What adults perceive as aggression is really rough-and-tumble play that exists cross-species and cross-culture, she told Yahoo. Nor is it kids acting up, but playing through concepts of rules, cooperation and socialization. These games can actually expose children with poor coping skills, who attribute hostility where there's none. "Those are the children who are likely to escalate into violence," she says, and they can be spotted. "The research is about 1 percent of that play escalates into violence. We're making our policies for 99 percent based on 1 percent."

Conversely, suppressing play just backfires. Children will call their imaginary gun a firehose and retreat to the other end of the playground. "They get sneaky," Logue says—not the lesson children should learn.

Adult pressures on children
There is one indisputable statistic: 100 percent of all adults were once children. That hasn't made understanding the creatures we once were any easier. "It's amazing to me, in working with parents or other people that have to deal with children, how repressed those memories become—in terms of people not able to reach back and remember what they were like as adolescents and children," Brody says. He sees disproportionate punishments as administrators yielding to concerned parents, rather than advocating for the child. "Sometimes the people making the decisions aren't real experts in terms of child development."

As a longtime teacher, Katch has seen a decided shift in how adults view children at play. "I have no question that there's been a huge change," she says. Katch remembers her post-World War II childhood, when she and other children pretended to be soldiers and folk hero Davy Crockett and shot cap guns. Then came the 1999 massacre at Columbine High School. "That was when people started to get worried about children pretending what they've always been pretending." At the same time that children have become inundated with violent images in news, television and video games, adults have begun to criticize children for playing out what they see around them.
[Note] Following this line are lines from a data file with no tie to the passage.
==> src/rtl/regfile_dump.sv <==
// Walks a wrapping address range through one regfile read port and streams
// (index, data, last) words out; REGDUMP_CHECKSUM_EN adds an XOR checksum.
//
// state | meaning
// IDLE  | waiting for start, raddr parked at 0
// RUN   | reading ptr and loading the output register when it is free
// DRAIN | final word loaded, waiting for the consumer to take it
module regfile_dump
    import regdump_pkg::*;
#(
    parameter int NUM_REGS = REGDUMP_NUM_REGS,
    parameter int ADDR_W   = REGDUMP_ADDR_W,
    parameter int DATA_W   = REGDUMP_DATA_W
) (
    input  logic              i_clk,
    input  logic              i_rst_n,
    input  logic              i_start,
    input  logic              i_abort,
    input  logic [ADDR_W-1:0] i_first_addr,
    input  logic [ADDR_W-1:0] i_last_addr,
    output logic [ADDR_W-1:0] o_raddr,
    input  logic [DATA_W-1:0] i_rdata,
    output logic              o_out_valid,
    input  logic              i_out_ready,
    output logic [DATA_W-1:0] o_out_data,
    output logic [ADDR_W-1:0] o_out_index,
    output logic              o_out_last,
    output logic              o_busy,
`ifdef REGDUMP_CHECKSUM_EN
    output logic [DATA_W-1:0] o_checksum,
    output logic              o_done
`else
    output logic              o_done
`endif
);

    state_t              r_state;
    logic [ADDR_W-1:0]   r_ptr;
    logic [ADDR_W-1:0]   r_end;
    logic                r_out_valid;
    logic [DATA_W-1:0]   r_out_data;
    logic [ADDR_W-1:0]   r_out_index;
    logic                r_out_last;
    logic                r_done;
    logic [ADDR_W-1:0]   w_raddr;
    logic [ADDR_W-1:0]   w_ptr_next;
    logic                w_load;

    assign w_load     = !r_out_valid || i_out_ready;
    assign w_ptr_next = ADDR_W'((32'(r_ptr) + 1) % NUM_REGS);

    always_comb begin
        w_raddr = '0;
        case (r_state)
            RUN:     w_raddr = r_ptr;
            DRAIN:   w_raddr = r_end;
            default: w_raddr = '0;
        endcase
    end

    always_ff @(posedge i_clk or negedge i_rst_n) begin
        if (!i_rst_n) begin
            r_state     <= IDLE;
            r_ptr       <= '0;
            r_end       <= '0;
            r_out_valid <= 1'b0;
            r_out_data  <= '0;
            r_out_index <= '0;
            r_out_last  <= 1'b0;
            r_done      <= 1'b0;
        end else begin
            r_done <= 1'b0;
            case (r_state)
                IDLE: begin
                    // abort in the same cycle as start cancels the request
                    if (i_start && !i_abort) begin
                        r_ptr   <= i_first_addr;
                        r_end   <= i_last_addr;
                        r_state <= RUN;
                    end
                end
                RUN: begin
                    if (i_abort) begin
                        r_out_valid <= 1'b0;
                        r_out_last  <= 1'b0;
                        r_state     <= IDLE;
                    end else if (w_load) begin
                        r_out_data  <= i_rdata;
                        r_out_index <= r_ptr;
                        r_out_last  <= (r_ptr == r_end);
                        r_out_valid <= 1'b1;
                        r_ptr       <= w_ptr_next;
                        if (r_ptr == r_end) begin
                            r_state <= DRAIN;
                        end
                    end
                end
                DRAIN: begin
                    if (i_abort) begin
                        r_out_valid <= 1'b0;
                        r_out_last  <= 1'b0;
                        r_state     <= IDLE;
                    end else if (r_out_valid && i_out_ready) begin
                        r_out_valid <= 1'b0;
                        r_out_last  <= 1'b0;
                        r_done      <= 1'b1;
                        r_state     <= IDLE;
                    end
                end
                default: r_state <= IDLE;
            endcase
        end
    end

`ifdef REGDUMP_CHECKSUM_EN
    logic [DATA_W-1:0] r_checksum;

    always_ff @(posedge i_clk or negedge i_rst_n) begin
        if (!i_rst_n) begin
            r_checksum <= '0;
        end else if (r_state == IDLE && i_start && !i_abort) begin
            r_checksum <= '0;
        end else if (r_state != IDLE && !i_abort && r_out_valid && i_out_ready) begin
            r_checksum <= r_checksum ^ r_out_data;
        end
    end

    assign o_checksum = r_checksum;
`endif

    assign o_raddr     = w_raddr;
    assign o_out_valid = r_out_valid;
    assign o_out_data  = r_out_data;
    assign o_out_index = r_out_index;
    assign o_out_last  = r_out_last;
    assign o_busy      = (r_state != IDLE);
    assign o_done      = r_done;

endmodule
"We flood them with too much information, and we don't want them to play about it," Katch says. "And playing about it is how they deal with things."

Society has become far more complicated, and the complications get carried into the school system: We're a time-crunched generation whose extended families have dissipated. Children's schedules have become more structured, recess has been cut, and play has been perceived as less useful than reading and writing by the time they're in first grade.

"We've had more and more pressure put on young children," Katch says. "They can't play anymore in kindergarten; they can't learn how to get along with lessons that will last a lifetime." The other startling trend she sees is the amount of anxiety in children. "It's my personal opinion, the kids who were born around the time of the World Trade Center [attack] are anxious, and it's a much, much different level of anxiety than I've seen before."

"If you look really closely at the children's play, in most cases they're trying to be good. They're trying to protect, and be powerful and masterful and they're using the tool of their culture to do that," Logue says "Sure, it would be great if they just played with nonlethal fingers, but it's a symbol and what they mean and what they intend—we don't talk to them about it. We don't join that play."